In this paper, we will conduct an experiment that aims to compare the performance of two reinforcement learning algorithms, the Repeated Update Q-learning algorithm (RUQL) [1] and the Q-learning algorithm(QL) [5]. A simulated version of a robot crawler developed by [6] will be used in this experiment, it is shown in figure (1). An investigation study about the difference in performance between RUQL and Q-learning algorithm (QL) [5] is discussed in this paper. Several trials and tests were conducted to estimate the difference in the crawler’s movement using both algorithms. Additionally, a detailed description of the Markovian decision processes (MDPs) elements [2] is introduced, MDP model includes states, actions and rewards for the task in hand. The parameters that were used and tuned in this experiment will be mentioned and the reasons for choosing their values will be explained. Finally, the source code for the crawler robot was modified in order to implement RUQL and Q-Learning (QL) algorithms, Eclipse [3] and Java SE Development Kit 8 (JDK) [4] are used for this purpose. After running the crawler robot simulation, the results drawn from the experiment showed that RUQL significantly outperforms the traditional QL.

References

. Abdallah, S. and Kaisers, M. (2013). Addressing the Policy-bias of Q-learning by Repeating Updates. pp.1045--1052.

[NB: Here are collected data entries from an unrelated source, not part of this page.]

===== config.mk =====
export PLATFORM = sky130hd
export DESIGN_NAME = axi_fetch_master
export DESIGN_NICKNAME = d
export VERILOG_FILES = /design/src/include/fetch_config.svh /design/src/source/fetch_pkg.sv /design/src/source/axi_fetch_master.sv
export SDC_FILE = /design/constraint.sdc
export NUM_CORES = 1
export LEC_CHECK = 0
export ABC_AREA = 1
export BUFFER_PORTS_ARGS = -buffer_cell sky130_fd_sc_hd__buf_2
export CAP_MARGIN = 30
export CORE_AREA = 2 2 76 78
export DETAILED_ROUTE_END_ITERATION = 6
export DIE_AREA = 0 0 78 80
export PLACE_DENSITY = 0.81
export SKIP_CTS_REPAIR_TIMING = 1
export SYNTH_ARGS = -nofsm -noshare
export SYNTH_HDL_FRONTEND = slang
export SYNTH_SLANG_ARGS = --single-unit

===== constraint.sdc =====
create_clock -name clk -period 1.8 [get_ports clk]
set_input_delay 0.27 -clock clk [delete_from_list [all_inputs] [get_ports clk]]
set_output_delay 0.27 -clock clk [all_outputs]
set_load 0.03 [all_outputs]

===== src/include/fetch_config.svh =====
`ifndef FETCH_CONFIG_SVH
`define FETCH_CONFIG_SVH

// First PC after reset.
`define FETCH_RESET_PC 32'h0000_0000

// ROM depth in 32-bit words.
`define ROM_WORDS 1024

// Fetch is not permitted at or above this byte address.
`define EXEC_LIMIT 2048

`define ROM_LATENCY 3 // Address handshake to rvalid.

// Initial and maximum packet credits toward decode.
`define FETCH_CREDITS 4

`endif


===== src/source/fetch_pkg.sv =====
package fetch_pkg;

    typedef logic [31:0] addr_t;  // Byte address.
    typedef logic [31:0] inst_t;
    typedef logic [1:0]  resp_t;
    typedef logic [3:0]  cause_t; // RISC-V exception cause.
    typedef logic [2:0]  credit_t;

    // AXI response codes.
    localparam resp_t RESP_OKAY   = 2'd0;
    localparam resp_t RESP_DECERR = 2'd3;

    // Fetch exception causes.
    localparam cause_t CAUSE_MISALIGNED   = 4'd0;
    localparam cause_t CAUSE_ACCESS_FAULT = 4'd1;

    typedef enum logic [1:0] {
        FETCH_IDLE,
        FETCH_WAIT,
        FETCH_HALT
    } fetch_state_t;

endpackage


===== src/source/axi_fetch_master.sv =====
`timescale 1ns/1ns

module axi_fetch_master (
    input  logic              clk,
    input  logic              rst,
    input  logic              req_valid,
    input  fetch_pkg::addr_t  req_pc,
    output logic              resp_valid,
    output fetch_pkg::inst_t  resp_inst,
    output logic              resp_err,
    output logic              arvalid,
    output fetch_pkg::addr_t  araddr,
    input  logic              arready,
    input  logic              rvalid,
    output logic              rready,
    input  fetch_pkg::inst_t  rdata,
    input  fetch_pkg::resp_t  rresp
);
    import fetch_pkg::*;

    logic ar_fire;
    logic r_fire;

    assign ar_fire = arvalid && arready;
    assign r_fire  = rvalid && rready;

    // Address phase, then data phase.
    always_ff @(posedge clk or posedge rst) begin
        if (rst) begin
            arvalid    <= 1'b0;
            rready     <= 1'b0;
            resp_valid <= 1'b0;
        end else begin
            resp_valid <= 1'b0;
            if (req_valid) begin
                arvalid <= 1'b1;
            end else if (ar_fire) begin
                arvalid <= 1'b0;
                rready  <= 1'b1; // Ready for data from the next cycle.
            end
            if (r_fire) begin
                rready     <= 1'b0;
                resp_valid <= 1'b1;
            end
        end
    end

    always_ff @(posedge clk) begin
        if (req_valid) begin
            araddr <= req_pc;
        end
    end

    // Captured read data.
    always_ff @(posedge clk) begin
        if (r_fire) begin
            resp_inst <= rdata;
            resp_err  <= (rresp != RESP_OKAY);
        end
    end

endmodule


# --- Word level (Yosys, flattened, before mapping) ---
# Cells that the tools add are included.
classes:
  n_eq_ne: 1
  n_mux: 6
  n_reduce_logical: 6
ops:
  columns: ["op", "n"]
  rows:
  - ["1-bit two-way mux", 6]
  - ["2-bit nonzero test", 3]
  - ["1-bit logical AND", 2]
  - ["2-bit by 1-bit inequality test with 1-bit output, second input constant", 1]
  - ["2-bit AND reduction", 1]
word_totals:
  regBits: 68
  in_bits: 71
  output_inout_bits: 68
  elab_cells: 19

# --- Logic depth before layout (Yosys ltp) ---
# Gate-level depths: netlist (run 1).
logic_depth:
  ltp_word: 4
  ltp_mapped: 3
  depth_no_buf: 3

# --- Least setup slack after synthesis (run 1) ---
# Ideal clock, no wire load.
synth_path:
  kind: "reg2reg"
  startpoint: "reg rready"
  endpoint: "reg resp_err, enable pin"
  setup_ps: 390
  arrival_time_ps: 1292
  t_required_ps: 1410
  slack_ps: 119
  stages_incl_launch_ff: 3
  path_buffers: 0
  synth_period_minus_slack_ps: 1681
  path_cell_list: "dfrtp_1 -> nand2_1 -> inv_1"
synth_via:
  elab_chain_cells: 1
synth_rtl:
  columns: ["element", "line", "source"]
  rows:
  - ["from (decl)", "axi_fetch_master.sv:15", "output logic rready,"]
  - ["from (signal assigned)", "axi_fetch_master.sv:31", "rready <= 1'b0;"]
  - ["from (signal assigned)", "axi_fetch_master.sv:39", "rready <= 1'b1;"]
  - ["from (signal assigned)", "axi_fetch_master.sv:42", "rready <= 1'b0;"]
  - ["1-bit logical AND", "axi_fetch_master.sv:25", "assign r_fire = rvalid && rready;"]
  - ["net r_fire", "axi_fetch_master.sv:22", "logic r_fire;"]
  - ["to (signal assigned)", "axi_fetch_master.sv:58", "resp_err <= (rresp != RESP_OKAY);"]
  - ["to (decl)", "axi_fetch_master.sv:10", "output logic resp_err,"]
# The timed path passes the listed nets, and every way through them passes these cells.
# A chain may end at the register's enable or synchronous reset.

# --- Worst setup path after layout (run 1) ---
layout_path:
  startpoint: "reg rready"
  endpoint: "reg resp_inst[11], enable pin"
layout_via:
  elab_chain_cells: 1
layout_rtl:
  columns: ["element", "line", "source"]
  rows:
  - ["1-bit logical AND", "axi_fetch_master.sv:25", null]
  - ["net r_fire", "axi_fetch_master.sv:22", null]
  - ["to (signal assigned)", "axi_fetch_master.sv:57", "resp_inst <= rdata;"]
  - ["to (decl)", "axi_fetch_master.sv:9", "output fetch_pkg::inst_t resp_inst,"]
# The timed path passes the listed nets, and every way through them passes these cells.

==> impl_metrics.yaml, run 1 <==
pwr:
  internal-power_mw: 3.01
  p_clk_frac: 0.351
  power.static_leakage_nw: 1.36
  switching_power_share_of_the_total: 0.252
  seq_power_share: 0.490
  irDropWorstVdd_mv: 0.801
  switchingPower_mw: 1.02
  combinationalPowerShare: 0.159
  p_per_area_nw_per_um2: 1300
sta:
  skew_ns: 0.00439
  final.min_clock_period_ns: 1.20
  report.final.setup_viol: 0
  post_route_fraction_of_the_period_consumed_by_the_critical_path: 0.665
  tightestPinTransition_ns: 0.689
  finalHoldWorstSlack_ns: 0.110
  report.final.slew_viol_count: 0
  slew_headroom: 0.541
  fin_ws_ns: 0.604
  timing.setup.tns_ns: 0
  final-hold-violation-count: 0
  rsz0062_at_grt: "no"
  fmaxAchievable_mhz: 836
placed_design:
  gp_congestion: 0.763
  preCtsSetupSlack_ns: 0.595
  post-dp-hpwl_mm: 2.96
  detailed_place.area_um2: 2860
  io_buffers: 138
worst_hold_path:
  whs_path_depth: 1
  timing.hold.worst.class: "in2reg"
  worst_hold_path.endpoint: "resp_inst[7]"
  hold_path.startpoint: "rdata[7]"
global_routing:
  gr-usage-all-layers: 0.124
  global_route.overflow_total: 0
  global_route_wire_length_before_repair_mm: 5.47
  via_count_of_the_first_global_routing_pass: 1262
  grt_antenna_before_repair: 0
  grt_max_degree: 35
worst_setup_path:
  regToRegStartpoint: "rready"
  cp_slowest_cell: "sky130_fd_sc_hd__dfrtp_1"
  path_buf_inv: 2
  slowest_delay_ns: 0.36
  critPathTopFamily: "buffers and inverters"
  path_class: "reg2reg"
  reg2reg_depth: 3
  worst_r2r_endpoint: "resp_inst[11]"
  cp-start-kind: "flip-flop"
  ff2ff_setup_slack_ns: 0.60
  crit_path_max_fanout: 34
  worst_ep_required_time_ns: 1.79
  worstPathArrival_ns: 1.19
  setup.worst_path.end_class: "flip-flop"
  crit_chain: "nand2_1, inv_1, buf_4"
routing:
  wl_per_cell_um: 12.8
  drt_wl_total_mm: 3.92
  drt.antenna.violating_nets: 0
  vias_after_detailed_routing: 1262
  initialDrtViolationCount: 18
  vias_per_cell: 4.12
  pre_antenna_drt_iters: 4
  drc: 0
finish:
  diodes: 0
  drive_gt1_frac: 0.658
  area_of_the_multi_input_gates_um2: 28.8
  layout.cell_area.non_filler_um2: 3100
  layout.nets: 300
  ff_latch_area_um2: 2030
  syn2layout_area_growth_pct: 49.6
  fillers: 442
clocking:
  clock_tree.root_cell: "sky130_fd_sc_hd__clkbuf_8"
  worstSkewPairLatency_ns: 0.33
  clk_transition_reported_paths_ns: 0.07
  clock_tree_from_tritoncts: "yes"
  htree_depth: 3
  cts_buffer_depth: 2
  clock-sinks: 68
  cts-buffers-inserted: 9
run:
  drv.max_cap_violation_count: 0
die:
  placeableCoreArea_um2: 5410
  core.rowCount: 27
  overall_die_width_um: 78
  die_h_um: 80
  dieArea_um2: 6240
  ios: 139
  initial_utilization: 0.384
synthesis:
  synth_seq_cells: 68
  netlist_area_um2: 2070
  synth.area.mux_share: 0
  synth-xor-area-share: 0
  synth_cells: 78
  synth-warning-count: 0
  post_syn_nets: 149
  synth_compound_area_frac: 0.00663
  largest_family_of_logic_cells_by_synthesized_area: "buffers and inverters"
  post_synth_fa_ha_maj_area_fraction: 0
  ys_seq_area_frac: 0.977
  postSynthAreaPerCell_um2: 26.6
  synth.distinct_cells: 9
  synth-simple-area-share: 0.00724
outcome:
  outcome: "complete, no violations"
cells in the mapped netlist:
master | instances | area share
sky130_fd_sc_hd__edfxtp_1 | 65 | 0.94
sky130_fd_sc_hd__inv_1 | 4 | 0.0072
sky130_fd_sc_hd__dfrtp_1 | 3 | 0.036
sky130_fd_sc_hd__a21oi_2 | 1 | 0.0042
sky130_fd_sc_hd__inv_2 | 1 | 0.0018
sky130_fd_sc_hd__nand2_1 | 1 | 0.0018
sky130_fd_sc_hd__nand3_1 | 1 | 0.0024
sky130_fd_sc_hd__o21ai_0 | 1 | 0.0024
sky130_fd_sc_hd__or2_1 | 1 | 0.0030
area by class of cell:
| class | count | share of cell area |
|---|---|---|
| clock buffers | 10 | 0.0411 |
| flip-flops and latches | 68 | 0.653 |
| clock inverters | 6 | 0.0331 |
| inverters | 5 | 0.00605 |
| multi-input cells | 5 | 0.00927 |
| well taps | 72 | 0.0290 |
| repair buffers | 140 | 0.228 |
flip-flops by register name, summed over array words and instances (netlist names):
name,flops
araddr,32
resp_valid,1
resp_inst,32
rready,1
arvalid,1
resp_err,1
power by group through the flow:
| stage | sequential (mW) | combinational [mW] | clock [mW] |
|---|---|---|---|
| 6_report | 1.97 | 0.641 | 1.42 |
| 3_3_place_gp | 2.00 | 0.638 | 0 |
| 2_1_floorplan | 2.35 | 0.0591 | 0 |
| 5_1_grt | 1.99 | 0.679 | 1.52 |
| 3_5_place_dp | 2.01 | 0.646 | 0 |
| 4_1_cts | 1.98 | 0.647 | 1.46 |
layout by cell type, fill, tap and decap left out:
cell / synthesis / routed
sky130_fd_sc_hd__a21oi_2: 1 / 1
sky130_fd_sc_hd__buf_2: 0 / 138
sky130_fd_sc_hd__buf_4: 0 / 1
sky130_fd_sc_hd__bufinv_16: 0 / 3
sky130_fd_sc_hd__clkbuf_1: 0 / 1
sky130_fd_sc_hd__clkbuf_8: 0 / 9
sky130_fd_sc_hd__clkinv_1: 0 / 2
sky130_fd_sc_hd__clkinv_2: 0 / 1
sky130_fd_sc_hd__dfrtp_1: 3 / 3
sky130_fd_sc_hd__dlygate4sd3_1: 0 / 1
sky130_fd_sc_hd__edfxtp_1: 65 / 65
sky130_fd_sc_hd__inv_1: 4 / 4
sky130_fd_sc_hd__inv_2: 1 / 1
sky130_fd_sc_hd__nand2_1: 1 / 1
sky130_fd_sc_hd__nand3_1: 1 / 1
sky130_fd_sc_hd__o21ai_0: 1 / 1
sky130_fd_sc_hd__or2_1: 1 / 1
through the flow:
| step | std cells | util | power (mW) |
|---|---|---|---|
| after floorplan | 78 | - | 2.41 |
| after global placement | 289 | 0.530 | 2.64 |
| final | 306 | 0.574 | 4.03 |
| after global routing | 306 | 0.574 | 4.18 |
| after detailed placement | 289 | 0.530 | 2.65 |
| after CTS | 305 | 0.572 | 4.08 |
metal layers:
metal	global-route usage	wire [um]
met1	0.116	1350
met4	0.107	60
met3	0.0916	685
met2	0.178	1830
met5	0	0
how the worst max path moves through the flow:
stage | start | to | slack, ns | depth (start not counted)
after floorplan | rready | resp_err | 0.12 | 2
after global placement | rvalid | resp_inst[12] | 0.62 | 4
after detailed placement | req_valid | araddr[27] | 0.59 | 1
after CTS | resp_inst[19] | resp_inst[19] | 0.59 | 1
after global routing | rready | resp_inst[29] | 0.47 | 3
final | rready | resp_inst[11] | 0.60 | 3
kinds of logic after synthesis:
group / Yosys count
AO/OA/AOI/OAI: 2
buffers and inverters: 5
flip-flops: 68
AND/OR/NAND/NOR: 3
No activity file was read; power rests on OpenSTA's default activity.
==> run 2: changes to the inputs <==
Settings changed: CORE_AREA 2 2 76 78 to 2 2 78 80, DIE_AREA 0 0 78 80 to 0 0 80 82, PLACE_DENSITY 0.81 to 0.8.
Clock period 1.8 ns to 1.1 ns, I/O delays scaled along.
==> impl_metrics.yaml, run 2 (same netlist as run 1, synthesis figures left out) <==
outcome:
  outcome: "complete, no violations"
routing:
  drt_wl_total_mm: 4.59
  met2_wirelength_mm: 2.34
  route.layer.met1.wl_mm: 1.55
  vias_per_cell: 4.15
  initialDrtViolationCount: 30
  drc: 0
  wl_per_cell_um: 13.9
  drt.antenna.violating_nets: 0
  met3WireLength_um: 644
  vias_after_detailed_routing: 1364
  pre_antenna_drt_iters: 4
  topRoutingLayerUsed: "met4"
global_routing:
  global_route_wire_length_before_repair_mm: 5.82
  grt_max_degree: 36
  global_route.overflow_total: 0
  gr-usage-all-layers: 0.126
  via_count_of_the_first_global_routing_pass: 1344
  grt_antenna_before_repair: 0
placed_design:
  detailed_place.area_um2: 2910
  post-dp-hpwl_mm: 3.09
  placed_cells: 293
  gp_congestion: 0.679
  io_buffers: 138
  preCtsSetupSlack_ns: 0.0840
sta:
  final-hold-violation-count: 0
  skew_ns: 0.00873
  final.min_clock_period_ns: 1.09
  slew_headroom: 0.881
  report.final.slew_viol_count: 0
  tightestPinTransition_ns: 0.179
  fmaxAchievable_mhz: 919
  finalHoldWorstSlack_ns: 0.00574
  post_route_fraction_of_the_period_consumed_by_the_critical_path: 0.990
  timing.setup.tns_ns: 0
  report.final.setup_viol: 0
  fin_ws_ns: 0.0114
die:
  initial_utilization: 0.361
  dieArea_um2: 6560
  die_h_um: 82
  placeableCoreArea_um2: 5750
  ios: 139
  overall_die_width_um: 80
  core.rowCount: 28
worst_setup_path:
  cp-start-kind: "flip-flop"
  path_buf_inv: 1
  worstPathArrival_ns: 0.92
  critPathTopFamily: "flip-flops"
  crit_path_max_fanout: 1
  setup.worst_path.end_class: "primary output"
  slowest_delay_ns: 0.39
  path_class: "reg2out"
  cp_slowest_cell: "sky130_fd_sc_hd__edfxtp_1"
  crit_chain: "buf_2"
  worst_ep_required_time_ns: 0.94
pwr:
  finalPower_mw: 6.03
  combinationalPowerShare: 0.197
  p_clk_frac: 0.266
  irDropWorstVdd_mv: 1.37
  seq_power_share: 0.538
  power.static_leakage_nw: 1.42
  switching_power_share_of_the_total: 0.279
  internal-power_mw: 4.34
  p_per_area_nw_per_um2: 1840
  switchingPower_mw: 1.68
worst_hold_path:
  timing.hold.worst.class: "in2reg"
finish:
  mostFrequentLayoutCell: "sky130_fd_sc_hd__buf_2"
  layout.cell_area.non_filler_um2: 3280
  fillers: 461
  syn2layout_area_growth_pct: 58.3
  area_of_the_multi_input_gates_um2: 31.3
  top_flop_regs: "araddr: 32 flops, resp_inst: 32 flops"
  mostFrequentLayoutCells: "sky130_fd_sc_hd__buf_2, sky130_fd_sc_hd__edfxtp_1, sky130_fd_sc_hd__dlygate4sd3_1"
  diodes: 0
  ff_latch_area_um2: 2030
  postLayoutCoreUtil: 0.571
  stdcell_count: 329
  layout.nets: 320
  drive_gt1_frac: 0.614
clocking:
  worstSkewPairLatency_ns: 0.33
  clock-sinks: 68
  cts-buffers-inserted: 9
  htree_depth: 3
  clock_tree_from_tritoncts: "yes"
  cts_buffer_depth: 2
  clock_tree.root_cell: "sky130_fd_sc_hd__clkbuf_8"
  clk_transition_reported_paths_ns: 0.07
run:
  drv.max_cap_violation_count: 0
run 2: cell types whose count changed in the layout (fill, tap and decap cells not counted):
| cell | delta |
|---|---|
| sky130_fd_sc_hd__buf_12 | +2 |
| sky130_fd_sc_hd__buf_2 | -5 |
| sky130_fd_sc_hd__buf_6 | +4 |
| sky130_fd_sc_hd__bufinv_16 | -3 |
| sky130_fd_sc_hd__clkbuf_1 | +2 |
| sky130_fd_sc_hd__clkbuf_4 | +1 |
| sky130_fd_sc_hd__clkinv_1 | +1 |
| sky130_fd_sc_hd__clkinvlp_4 | +1 |
| sky130_fd_sc_hd__dfrtp_1 | -1 |
| sky130_fd_sc_hd__dfrtp_2 | +1 |
| sky130_fd_sc_hd__dlygate4sd3_1 | +18 |
| sky130_fd_sc_hd__inv_1 | -1 |
| sky130_fd_sc_hd__nand2_1 | -1 |
| sky130_fd_sc_hd__nand2_2 | +1 |
run 2: worst paths after layout:
check | to | slack (ns) | startpoint | cells after the start
hold reg to reg | rready | 0.59 | rready | 2
setup reg to reg | resp_err | 0.04 | rready | 3
max in group asynchronous | rready | 0.69 | rst | 3
setup / recovery | resp_inst[10] | 0.01 | resp_inst[10] | 1
hold / removal | resp_inst[2] | 0.006 | rdata[2] | 1
min in group asynchronous | rready | 0.26 | rst | 3
run 2: layout make-up:
cell class / instances / share of cell area
Clock buffer: 12 / 0.0412
Clock inverter: 4 / 0.00495
Inverter: 5 / 0.00686
Multi-Input combinational cell: 5 / 0.00953
Sequential cell: 68 / 0.618
Tap cell: 75 / 0.0286
Timing Repair Buffer: 160 / 0.291
run 2: power by group through the flow:
stage                     Clock, mW  Combinational, mW  Sequential [mW]
after floorplan                   0              0.104             3.84
after global placement            0               1.08             3.28
after detailed placement          0               1.10             3.29
after CTS                      1.67               1.10             3.23
after global routing           1.76               1.25             3.27
final                          1.60               1.19             3.24
run 2: per-layer routing:
layer,track usage,up-vias
li1,-,644
met1,0.119,613
met2,0.200,100
met3,0.0857,7
met4,0.0814,0
met5,0,-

. Bellman, R. (1957). A Markovian decision process.

. Guindon, C. (2016). [online] Eclipse.org. Available at: http://eclipse.org [Accessed 01 June. 2016].

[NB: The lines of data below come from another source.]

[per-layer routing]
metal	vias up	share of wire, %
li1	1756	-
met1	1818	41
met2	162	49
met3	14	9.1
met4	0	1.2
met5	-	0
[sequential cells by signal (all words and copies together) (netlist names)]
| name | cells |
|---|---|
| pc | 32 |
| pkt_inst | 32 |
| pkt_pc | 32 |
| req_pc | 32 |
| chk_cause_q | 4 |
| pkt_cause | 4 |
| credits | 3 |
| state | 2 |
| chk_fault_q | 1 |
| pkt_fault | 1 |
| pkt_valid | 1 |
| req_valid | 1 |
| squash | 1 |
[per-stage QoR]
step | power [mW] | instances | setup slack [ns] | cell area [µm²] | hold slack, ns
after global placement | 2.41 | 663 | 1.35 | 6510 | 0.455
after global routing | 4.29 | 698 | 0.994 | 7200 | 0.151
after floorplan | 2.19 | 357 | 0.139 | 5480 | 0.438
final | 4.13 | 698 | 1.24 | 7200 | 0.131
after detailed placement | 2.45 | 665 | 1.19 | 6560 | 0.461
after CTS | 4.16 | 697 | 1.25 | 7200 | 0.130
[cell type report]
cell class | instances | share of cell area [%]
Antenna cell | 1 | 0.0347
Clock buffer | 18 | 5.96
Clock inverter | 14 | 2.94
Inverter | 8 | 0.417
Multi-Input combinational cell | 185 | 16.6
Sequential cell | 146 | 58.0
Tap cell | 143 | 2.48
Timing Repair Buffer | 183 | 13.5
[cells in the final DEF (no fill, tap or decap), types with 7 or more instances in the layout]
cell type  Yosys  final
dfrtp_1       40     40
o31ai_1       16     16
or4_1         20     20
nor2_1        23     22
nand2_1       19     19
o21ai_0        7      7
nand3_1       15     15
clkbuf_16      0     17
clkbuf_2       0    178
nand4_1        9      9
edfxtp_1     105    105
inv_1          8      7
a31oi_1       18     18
**config.mk**
```make
export PLATFORM = sky130hd
export DESIGN_NAME = issue_core
export DESIGN_NICKNAME = d
export VERILOG_FILES = /design/src/core_pkg.sv /design/src/issue_core.sv /design/src/exec_pipe.sv /design/src/issue_stage.sv /design/src/csr_file.sv /design/src/reg_scoreboard_file.sv
export SDC_FILE = /design/constraint.sdc
export NUM_CORES = 2
export LEC_CHECK = 0
export BUFFER_PORTS_ARGS = -buffer_cell sky130_fd_sc_hd__buf_2
export CAP_MARGIN = 5
export CELL_PAD_IN_SITES_DETAIL_PLACEMENT = 0
export CELL_PAD_IN_SITES_GLOBAL_PLACEMENT = 1
export CORE_MARGIN = 4
export CORE_UTILIZATION = 34
export CTS_CLUSTER_SIZE = 8
export DETAILED_ROUTE_END_ITERATION = 12
export PLACE_DENSITY = 0.56
export SLEW_MARGIN = 0
export SYNTH_ARGS = -nofsm -noshare
export SYNTH_HDL_FRONTEND = slang
export SYNTH_HIERARCHICAL = 1
export SYNTH_SLANG_ARGS = --single-unit
```
**constraint.sdc**
```tcl
create_clock -name clk_i -period 11.24 [get_ports clk_i]
set_clock_uncertainty 0.2 [all_clocks]
set_input_delay 0.562 -clock clk_i [delete_from_list [all_inputs] [get_ports clk_i]]
set_output_delay 0.562 -clock clk_i [all_outputs]
set_load 0.03 [all_outputs]
```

. Oracle.com, (2016). Oracle | Hardware and Software, Engineered to Work Together. [online] Available at: http://oracle.com [Accessed 01 June 2016].

. Watkins, C. and Dayan, P. (1992). Q-learning. Machine learning, 8(3-4), pp.279--292.

. Berghen, F. (2016). Kranf site: research. [online] Applied-mathematics.net. Available at: http://www.applied-mathematics.net [Accessed 01 June 2016].

. Applied-mathematics.net, (2016). [online] Available at: http://www.applied-mathematics.net/qlearning/BotQLearning.java [Accessed 01 June 2016].

. Tokic, M., Ertel, W. and Fessler, J. (2009). The Crawler, A Class Room Demonstrator for Reinforcement Learning.

. Wikipedia.com, (2016). Retrieved 9 June 2016, from http://en.wikipedia.org/wiki/Eclipse_(software)

. Youtube.com, (2016). YouTube. [online] Available at: http://youtube.com [Accessed 01 June. 2016].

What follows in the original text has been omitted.